===== config.mk =====
export PLATFORM = sky130hd
export DESIGN_NAME = arm_lsu
export DESIGN_NICKNAME = d
export VERILOG_FILES = /design/src/rtl/arm_lsu_pkg.sv /design/src/rtl/arm_lsu_lane_extract.sv /design/src/rtl/arm_lsu.sv
export SDC_FILE = /design/constraint.sdc
export NUM_CORES = 1
export LEC_CHECK = 0
export BUFFER_PORTS_ARGS = -buffer_cell sky130_fd_sc_hd__buf_2
export CORE_AREA = 2 2 163 165
export DETAILED_ROUTE_END_ITERATION = 7
export DIE_AREA = 0 0 165 167
export PLACE_DENSITY = 0.42
export SETUP_SLACK_MARGIN = 0.15
export SLEW_MARGIN = 25
export SYNTH_ARGS = -nofsm -noshare
export SYNTH_HDL_FRONTEND = slang
export SYNTH_SLANG_ARGS = --single-unit

===== constraint.sdc =====
create_clock -name clk -period 2.7 [get_ports clk]
set_input_delay 0.405 -clock clk [delete_from_list [all_inputs] [get_ports clk]]
set_output_delay 0.405 -clock clk [all_outputs]
set_load 0.1 [all_outputs]

===== src/rtl/arm_lsu_pkg.sv =====
// arm_lsu_pkg: shared types, lane helpers and byte-enable generation for arm_lsu
package arm_lsu_pkg;

    typedef enum logic [1:0] {SZ_BYTE, SZ_HALF, SZ_WORD, SZ_DWORD} lsu_size_t;
    typedef enum logic [1:0] {IDLE, ACCESS, RESP} lsu_state_t;

    localparam int MAX_LANES     = 8;
    localparam int MAX_LANE_BITS = $clog2(MAX_LANES);

    function automatic int lane_bits(input int data_w);
        return $clog2(data_w / 8);
    endfunction

    // 2^size contiguous lanes starting at offset, clipped to the bus width
    function automatic logic [MAX_LANES-1:0] be_gen(input lsu_size_t size,
                                                    input logic [MAX_LANE_BITS-1:0] offset,
                                                    input int nlanes);
        logic [MAX_LANES:0] w;
        w = ((9'd1 << (4'd1 << size)) - 9'd1) << offset;
        return w[MAX_LANES-1:0] & MAX_LANES'((9'd1 << nlanes) - 9'd1);
    endfunction

endpackage


===== src/rtl/arm_lsu_lane_extract.sv =====
// arm_lsu_lane_extract: selects load bytes at the lane offset and zero/sign-extends them
// With ARM_LSU_ROTATE_EN, word loads return the aligned word rotated right by 8*offset[1:0].
module arm_lsu_lane_extract
    import arm_lsu_pkg::*;
#(
    parameter int DATA_W = 32,
    parameter int OFF_W  = 2
) (
    input  logic [DATA_W-1:0] rdata,
    input  logic [OFF_W-1:0]  offset,
    input  lsu_size_t         size,
    input  logic              sgn,
    output logic [DATA_W-1:0] data
);

    logic [DATA_W-1:0] sh;
    logic [DATA_W-1:0] mask;
    logic [6:0]        nbits;
    logic              sbit;
`ifdef ARM_LSU_ROTATE_EN
    logic [31:0]       wrd;
    logic [31:0]       rot;
`endif

    // Shift the addressed lanes down, mask to the access size and extend from its top bit
    always_comb begin
`ifdef ARM_LSU_ROTATE_EN
        wrd   = 32'(rdata >> {offset & ~OFF_W'(3), 3'b000});
        rot   = 32'({wrd, wrd} >> {offset[1:0], 3'b000});
        sh    = (size == SZ_WORD) ? DATA_W'(rot) : rdata >> {offset, 3'b000};
`else
        sh    = rdata >> {offset, 3'b000};
`endif
        nbits = 7'd8 << size;
        mask  = ~({DATA_W{1'b1}} << nbits);
        sbit  = |(sh & mask & ~(mask >> 1));
        data  = (sh & mask) | ((sgn && sbit) ? ~mask : '0);
    end

endmodule


===== src/rtl/arm_lsu.sv =====
// arm_lsu: multi-cycle load/store unit with valid/ready request, aligned memory bus and timeout
// Optional macro ARM_LSU_ROTATE_EN: misaligned word loads fetch the aligned word and rotate it.
module arm_lsu
    import arm_lsu_pkg::*;
#(
    parameter int DATA_W      = 32,
    parameter int ADDR_W      = 32,
    parameter int TIMEOUT_CYC = 255
) (
    input  logic                clk,
    input  logic                reset,
    input  logic                req_valid,
    output logic                req_ready,
    input  logic                req_write,
    input  logic [1:0]          req_size,
    input  logic                req_signed,
    input  logic [ADDR_W-1:0]   req_addr,
    input  logic [DATA_W-1:0]   req_wdata,
    output logic                resp_valid,
    output logic [DATA_W-1:0]   resp_rdata,
    output logic                resp_err,
    output logic                mem_req,
    output logic                mem_we,
    output logic [ADDR_W-1:0]   mem_addr,
    output logic [DATA_W/8-1:0] mem_be,
    output logic [DATA_W-1:0]   mem_wdata,
    input  logic                mem_ack,
    input  logic [DATA_W-1:0]   mem_rdata
);

    localparam int LANES = DATA_W / 8;
    localparam int OFF_W = lane_bits(DATA_W);

    lsu_state_t        state, state_nx;
    logic [15:0]       cnt;
    logic              write_q, sgn_q, err_q;
    lsu_size_t         size_q;
    logic [ADDR_W-1:0] addr_q;
    logic [DATA_W-1:0] wdata_q, rdata_q, ext;
    logic              mis, bad, timeout;

    arm_lsu_lane_extract #(.DATA_W(DATA_W), .OFF_W(OFF_W)) u_extract (
        .rdata  (mem_rdata),
        .offset (addr_q[OFF_W-1:0]),
        .size   (size_q),
        .sgn    (sgn_q),
        .data   (ext)
    );

    // Legality of the incoming request and the timeout condition of the current access
    always_comb begin
        mis     = (req_addr[2:0] & ((3'd1 << req_size) - 3'd1)) != 3'd0;
`ifdef ARM_LSU_ROTATE_EN
        bad     = (lsu_size_t'(req_size) == SZ_DWORD && DATA_W == 32) ||
                  (mis && (req_write || lsu_size_t'(req_size) != SZ_WORD));
`else
        bad     = (lsu_size_t'(req_size) == SZ_DWORD && DATA_W == 32) || mis;
`endif
        timeout = cnt == 16'(TIMEOUT_CYC - 1);
    end

    // State register; async reset also drops an in-flight access without a response
    always_ff @(posedge clk or negedge reset) begin
        if (!reset) state <= IDLE;
        else        state <= state_nx;
    end

    // Next state: illegal requests skip the memory; ack wins over a same-cycle timeout
    always_comb begin
        state_nx = (state == IDLE)   ? (req_valid ? (bad ? RESP : ACCESS) : IDLE) :
                   (state == ACCESS) ? ((mem_ack || timeout) ? RESP : ACCESS) :
                                       IDLE;
    end

    // Request capture, access cycle counter and response data/error registers
    always_ff @(posedge clk or negedge reset) begin
        if (!reset) begin
            cnt     <= '0;
            write_q <= 1'b0;
            sgn_q   <= 1'b0;
            err_q   <= 1'b0;
            size_q  <= SZ_BYTE;
            addr_q  <= '0;
            wdata_q <= '0;
            rdata_q <= '0;
        end else if (state == IDLE && req_valid) begin
            cnt     <= '0;
            write_q <= req_write;
            sgn_q   <= req_signed;
            err_q   <= bad;
            size_q  <= lsu_size_t'(req_size);
            addr_q  <= req_addr;
            wdata_q <= req_wdata;
            rdata_q <= '0;
        end else if (state == ACCESS) begin
            cnt     <= cnt + 16'd1;
            err_q   <= !mem_ack && timeout;
            rdata_q <= (mem_ack && !write_q) ? ext : '0;
        end
    end

    // Outputs: bus signals only while accessing, response only in RESP
    always_comb begin
        req_ready  = state == IDLE;
        mem_req    = state == ACCESS;
        mem_we     = mem_req && write_q;
        mem_addr   = mem_req ? addr_q & ~ADDR_W'(LANES - 1) : '0;
        mem_be     = mem_req ? LANES'(be_gen(size_q,
                                 MAX_LANE_BITS'(addr_q[OFF_W-1:0]) & ~((3'd1 << size_q) - 3'd1),
                                 LANES)) : '0;
        mem_wdata  = !mem_req              ? '0 :
                     (size_q == SZ_BYTE)   ? {LANES{wdata_q[7:0]}} :
                     (size_q == SZ_HALF)   ? {(LANES/2){wdata_q[15:0]}} :
                     (size_q == SZ_WORD)   ? {(LANES/4){wdata_q[31:0]}} :
                                             wdata_q;
        resp_valid = state == RESP;
        resp_err   = resp_valid && err_q;
        resp_rdata = resp_valid ? rdata_q : '0;
    end

endmodule


==> results of run 1 <==
==> metal layers <==
metal | wire length (um) | vias up | part of all wire (%)
met2 | 9522 | 196 | 45
met4 | 242 | 6 | 1.1
li1 | - | 2875 | -
met1 | 9548 | 2704 | 45
met5 | 43 | - | 0.20
met3 | 1947 | 22 | 9.1
==> state kept, by name, indices dropped and copies added (netlist names) <==
name and flops:
wdata_q 32, sgn_q 1, state 2, rdata_q 32, size_q 2, addr_q 32, cnt 16, write_q 1
err_q 1
==> path summary, 6_finish.rpt <==
check	cells past startpoint	startpoint	end	slack, ns
setup / recovery	7	size_q[1]	mem_be[3]	0.18
hold / removal	1	reset	addr_q[8]	-0.008
setup reg to reg	5	addr_q[0]	rdata_q[22]	0.83
hold reg to reg	2	addr_q[9]	addr_q[9]	0.46
max in group asynchronous	2	reset	addr_q[1]	1.99
min in group clk	3	req_wdata[22]	wdata_q[22]	0.17
==> power groups by stage <==
stage / combinational [uW] / sequential, uW / clock, uW
floorplan: 2520 / 2370 / 0
global placement: 3560 / 2490 / 0
detailed placement: 3570 / 2490 / 0
CTS: 3630 / 2470 / 2380
global route: 3980 / 2530 / 2470
finish: 3690 / 2470 / 2330
==> layout make-up <==
class                           instances  area, um2
Antenna cell                            5      12.51
Clock buffer                           20      456.7
Clock inverter                         12      142.6
Fill cell                            2590      15830
Inverter                                5      21.27
Multi-Input combinational cell        576       3313
Sequential cell                       119       2978
Tap cell                              335      419.2
Timing Repair Buffer                  231       2595
==> through the flow <==
step | util (%) | TNS (ns) | power [uW]
3_5_place_dp | 35.65 | 0 | 6060
6_report | 38.58 | 0 | 8489
5_1_grt | 38.54 | 0 | 8971
3_3_place_gp | 35.65 | 0 | 6051
2_1_floorplan | - | -0.1447 | 4888
4_1_cts | 38.16 | 0 | 8480
==> timing repair <==
action / 4_1_cts / 5_1_grt
gates resized for setup: 7 / 13
pin swaps: 2 / 7
endpoints found under the setup margin: 4 / 1
gates cloned: 0 / 0
buffers inserted: 3 / 3
==> synthesized netlist by cell type (2+ instances only) <==
cell      number
nand2_1      261
dfrtp_1      119
and2_1        82
nor2_1        49
mux2i_1       38
clkbuf_1      31
a21oi_1       28
o21ai_0       20
a221o_1       18
buf_2         14
nand3_1       13
mux2_2         8
ha_1           5
inv_1          5
nor3_1         5
and4_1         4
nand2b_1       4
nand4_1        4
o31ai_1        4
nor2b_1        3
o211ai_1       3
o21bai_1       3
buf_1          2
buf_4          2
buf_6          2
nand3b_1       2
nand4b_1       2
nor3b_2        2
nor4_1         2
xnor2_1        2
==> kinds of logic (layout without fill, tap and decap cells) <==
group                      Yosys count  count (layout)  synth area share (%)
and+or+nand+nor                    436             436                 31.00
DFF                                119             119                 47.00
AOI/OAI and AO/OA                   84              84                 8.946
buffers and inverters               56             268                 3.949
muxes                               47              47                 7.780
adders and majority gates            5               5                0.9874
xor gates and xnor gates             2               2                0.2765
other                                1               7               0.05918
==> worst register-to-register path, stage by stage (launching register included) <==
cell      delay (ns)
dfrtp_1         0.54
buf_12          0.26
nand4b_1        0.10
a21oi_1         0.08
o31a_4          0.47
a221o_1         0.29
==> flow_summary.json, run 1 <==
{
  "clock_latency_ns": 0.42,
  "die_h_um": 167,
  "cap_violations": 0,
  "violations": "hold timing",
  "drive_gt1_share_pct": 33.33,
  "synth.top_cell.area_share_pct": 47.00,
  "critPathMaxFanout": 3,
  "grt_pass1_wl_um": 33460,
  "power.leakage_uw": 0.004775,
  "dieArea_um2": 27560,
  "io_pins": 209,
  "dp_slack_ns": 0.3266,
  "worst_slack_ns": 0.1830,
  "cp_slowest_cell": "dfrtp_1",
  "setup_violations": 0,
  "holdWs_ns": -0.007629,
  "cts_buffers": 17,
  "holdCritPathClass": "in2async",
  "global_route.usage.met1_pct": 20.96,
  "crit_path_cell_trace": "or2_4 > buf_6 > ha_4 > nand2_4 > a221oi_4 > nor2_4 > buf_12",
  "outcome": "complete, but fails checks",
  "grt_busiest_layer": "met2",
  "p_switching_uw": 3625,
  "io_buffers": 206,
  "use_met2_pct": 24.02,
  "drc": 0,
  "netlist_area_um2": 6336,
  "final_antenna_net_count": 0,
  "antenna_found_initial": 7,
  "grtUsageTotal_pct": 15.72,
  "rsz0062_at_grt": "yes",
  "fmax_mhz": 397.3,
  "cp-end-kind": "primary output",
  "p_comb_share_pct": 43.5,
  "finalCriticalPeriod_ns": 2.517,
  "instances_no_fill": 1303,
  "yosys_warnings": 0,
  "area_delta_synth_final_pct": 56.85,
  "cpLargestDelayFamily": "simple AND/OR/NAND/NOR gates",
  "start_util_pct": 24.59,
  "postSynthAreaPerCell_um2": 8.448,
  "synth_edf_count": 0,
  "max_stage_delay_ns": 0.40,
  "cp_num_buf_inv": 2,
  "tightest_slew_ns": 0.5850,
  "power_frac_clock_pct": 27.4,
  "cts_tree": "yes",
  "power_frac_seq_pct": 29.1,
  "grt_use_met3_pct": 6.351,
  "cts-root-buf": "clkbuf_16",
  "crit_arrival_ns": 2.11,
  "hold_violations": 14,
  "drt-total-wl_um": 21300,
  "max-slew-margin-rel_pct": 61.00,
  "synth_area_leaders": "dfrtp_1 47%, nand2_1 15%, and2_1 8.1%",
  "avgRoutedWirePerCell_um": 16.35,
  "nNetsFinal": 1059,
  "critPathKind": "reg2out",
  "internal_power_uw": 4864,
  "peakVddDrop_mv": 0.3917,
  "drtIter0Drc": 301,
  "routabilityCongestion": 0.8080,
  "yosysSeqAreaShare_pct": 47.00,
  "mostFrequentLayoutCell": "nand2_1",
  "power.density_nw_per_um2": 854.2,
  "startpoint_type": "flop",
  "path_clk_slew_ns": 0.06,
  "grt_pass1_vias": 5931,
  "sw_frac_of_total_pct": 42.70,
  "synthCells": 750,
  "clk_path_buf_depth": 2,
  "dpl-instance-area_um2": 9184,
  "synth_ff_type": "dfrtp_1",
  "synthArstFlopShare_pct": 100.0,
  "via_count": 5803,
  "core_um2": 25760,
  "yosys.area.top_type": "dfrtp_1",
  "yosysUniqueCellTypes": 43,
  "die_x_um": 165,
  "routed_via_density": 4.454,
  "synth_seq_cells": 119,
  "cts.sinks": 119,
  "final_cell_mix": "258 x nand2_1, 119 x dfrtp_1, 119 x buf_2, 92 x buf_12, 81 x and2_1",
  "finClkSkew_ns": 0.01057,
  "std_cell_rows": 59,
  "worst_ep_required_time_ns": 2.30,
  "final_area_um2": 9938,
  "dp_cells": 1260,
  "dr.pass1.iters": 6,
  "gr-total-overflow": 0,
  "slew_viol_final": 0,
  "htree_levels": 4,
  "hold_buffers": 0,
  "dpl.hpwl_um": 14950,
  "grt_max_degree": 74,
  "fin_crit_sh_pct": 93.22
}
(Power assumes the default switching activity.)
==> run 2: changes to the inputs <==
--- a/config.mk
+++ b/config.mk
@@ -9,7 +9,7 @@
 export CORE_AREA = 2 2 163 165
 export DETAILED_ROUTE_END_ITERATION = 7
 export DIE_AREA = 0 0 165 167
-export PLACE_DENSITY = 0.42
+export PLACE_DENSITY = 0.53
 export SETUP_SLACK_MARGIN = 0.15
 export SLEW_MARGIN = 25
 export SYNTH_ARGS = -nofsm -noshare
==> run 2 against run 1 <==
Die area stayed put. Critical endpoint unchanged. Sequential share of layout area grew 0.076 points. Highest routed layer unchanged. Non-clock buffer count shrank 2. Combinational power about the same. The flow now finishes without violations. Worst setup slack gained 0.027 ns. Largest power group unchanged. Maximum frequency increased by 1.1%.
==> flow_summary.json, run 2 (synthesis gave the netlist of run 1 again) <==
{
  "clk_path_buf_depth": 2,
  "dieArea_um2": 27560,
  "dpl-instance-area_um2": 9181,
  "crit_path_cell_trace": "or2_4 > buf_6 > ha_4 > xnor2_4 > a221oi_4 > nor2_4 > buf_12",
  "cts.sinks": 119,
  "peakVddDrop_mv": 0.4364,
  "setup_violations": 0,
  "routabilityCongestion": 0.8642,
  "final_area_um2": 9913,
  "critPathKind": "reg2out",
  "dr.pass1.iters": 4,
  "final_util_pct": 38.48,
  "path_clk_slew_ns": 0.06,
  "max-slew-margin-rel_pct": 56.82,
  "io_buffers": 206,
  "cap_violations": 0,
  "critPathMaxFanout": 4,
  "core_um2": 25760,
  "clock_latency_ns": 0.42,
  "fin_crit_sh_pct": 92.21,
  "crit_arrival_ns": 2.08,
  "hold_buffers": 0,
  "grtUsageTotal_pct": 15.16,
  "dp_cells": 1258,
  "internal_power_uw": 4775,
  "die_x_um": 165,
  "fmax_mhz": 401.7,
  "global_route.usage.met1_pct": 19.41,
  "cpLargestDelayFamily": "flip-flops",
  "worst_ep_required_time_ns": 2.30,
  "finClkSkew_ns": 0.01144,
  "grt_pass1_wl_um": 32470,
  "startpoint_type": "flop",
  "cp_num_buf_inv": 2,
  "rsz0062_at_grt": "yes",
  "final_antenna_net_count": 0,
  "finalCriticalPeriod_ns": 2.490,
  "power_frac_seq_pct": 29.4,
  "nNetsFinal": 1057,
  "grt_use_met3_pct": 6.526,
  "std_cell_rows": 59,
  "via_count": 5892,
  "p_comb_share_pct": 43.9,
  "cts_tree": "yes",
  "fillers": 2615,
  "use_met2_pct": 23.46,
  "power.leakage_uw": 0.004765,
  "cts_buffers": 17,
  "sw_frac_of_total_pct": 43.40,
  "drc": 0,
  "final_cell_mix": "258 x nand2_1, 119 x dfrtp_1, 119 x buf_2, 93 x buf_12, 81 x and2_1",
  "gr-total-overflow": 0,
  "dpl.hpwl_um": 14790,
  "multiInputGateArea_um2": 3322,
  "power_frac_clock_pct": 26.8,
  "io_pins": 209,
  "p_total_uw": 8436,
  "tightest_slew_ns": 0.6478,
  "area_delta_synth_final_pct": 56.46,
  "htree_levels": 4,
  "slew_viol_final": 0,
  "seq_area_um2": 2978,
  "cp-end-kind": "primary output",
  "drive_gt1_share_pct": 33.09,
  "avgRoutedWirePerCell_um": 15.90,
  "p_switching_uw": 3662,
  "cts-root-buf": "clkbuf_16",
  "worst_slack_ns": 0.2104,
  "grt_pass1_vias": 5844,
  "drt-total-wl_um": 20620,
  "instances_no_fill": 1297,
  "drtIter0Drc": 284,
  "die_h_um": 167,
  "grt_busiest_layer": "met2",
  "grt_max_degree": 59,
  "hold_violations": 0,
  "routed_via_density": 4.543,
  "dp_slack_ns": 0.3650,
  "start_util_pct": 24.59,
  "holdCritPathClass": "in2async",
  "cp_slowest_cell": "dfrtp_1",
  "antenna_found_initial": 7,
  "max_stage_delay_ns": 0.41,
  "mostFrequentLayoutCell": "nand2_1",
  "reg_top3": "addr_q x32, rdata_q x32, wdata_q x32",
  "power.density_nw_per_um2": 851.0,
  "outcome": "completed"
}
-- run 2: cell count changes in the layout (fill, tap and decap cells not counted), moves of 2 or more --
cell	previous run	this run
buf_4	18	15
clkinv_4	5	1
diode_2	5	1
inv_6	3	6
inv_8	0	2
-- run 2: worst paths after layout --
path	cells after the start	to	slack, ns	from
worst max-delay path	7	mem_be[3]	0.21	size_q[0]
worst min-delay path	1	rdata_q[25]	0.004	reset
worst max register to register	4	rdata_q[28]	0.76	addr_q[1]
worst min register to register	2	addr_q[25]	0.46	addr_q[25]
max in group asynchronous	2	cnt[0]	1.97	reset
min in group clk	3	wdata_q[19]	0.16	req_wdata[19]
-- run 2: worst register-to-register path: cells and delay by family (launching register included) --
family / cells / cell delay [ns]
AO/OA/AOI/OAI: 2 / 0.72
flip-flops: 1 / 0.67
multiplexers: 1 / 0.33
AND/OR/NAND/NOR: 1 / 0.10
-- run 2: power groups by stage --
stage	Combinational [uW]	Sequential (uW)	Clock (uW)
detailed placement	3540	2510	0
finish	3700	2480	2260
global placement	3530	2490	0
global route	3960	2530	2420
floorplan	2520	2370	0
CTS	3630	2480	2320
-- run 2: layout make-up --
class / count / share of cell area, %
diodes: 1 / 0.02524
repair buffers: 229 / 26.15
inverters: 5 / 0.2146
flip-flops and latches: 119 / 30.04
clock buffers: 18 / 4.430
clock inverters: 14 / 1.401
multi-input cells: 576 / 33.51
well taps: 335 / 4.228
-- run 2: through the flow --
step                      TNS (ns)  hold WS [ns]
final                            0      0.004007
after global routing             0       0.02912
after CTS                        0       0.01728
after detailed placement         0        0.4542
after global placement           0        0.4489
after floorplan            -0.1447        0.1094
-- run 2: routing by layer --
| layer | routed length [um] | part of all wire [%] | vias up |
|---|---|---|---|
| met5 | 86 | 0.42 | - |
| met4 | 295 | 1.4 | 12 |
| met3 | 2009 | 9.7 | 36 |
| met2 | 9361 | 45 | 201 |
| met1 | 8871 | 43 | 2779 |
| li1 | - | - | 2864 |
-- run 2: timing repair --
| item | CTS | global route |
|---|---|---|
| buffers inserted | 2 | 4 |
| pin swaps | 3 | 6 |
| cloned | 0 | 0 |
| hold endpoints to repair | 0 | 0 |
| endpoints found under the setup margin | 4 | 1 |
| resized for setup | 9 | 11 |
==> run 3: changes to the inputs <==
--- a/config.mk
+++ b/config.mk
@@ -10,6 +10,7 @@
 export DETAILED_ROUTE_END_ITERATION = 7
 export DIE_AREA = 0 0 165 167
 export PLACE_DENSITY = 0.53
+export RECOVER_POWER = 50
 export SETUP_SLACK_MARGIN = 0.15
 export SLEW_MARGIN = 25
 export SYNTH_ARGS = -nofsm -noshare
==> run 3 against run 2 <==
Final area decreased by 0.48%. Flip-flop and latch count unchanged. Clock-buffer cell count unchanged. Core utilization decreased by 0.18 points. Routed wire length about the same. Power is 0.22% lower. Hold slack gained 0.16 ns. Worst setup slack better by 0.0010 ns. Clock power hardly changed. Largest power group unchanged.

•••••

Lines that contain the string "part" should be copied from the material above.

metal | wire length (um) | vias up | part of all wire (%)
| layer | routed length [um] | part of all wire [%] | vias up |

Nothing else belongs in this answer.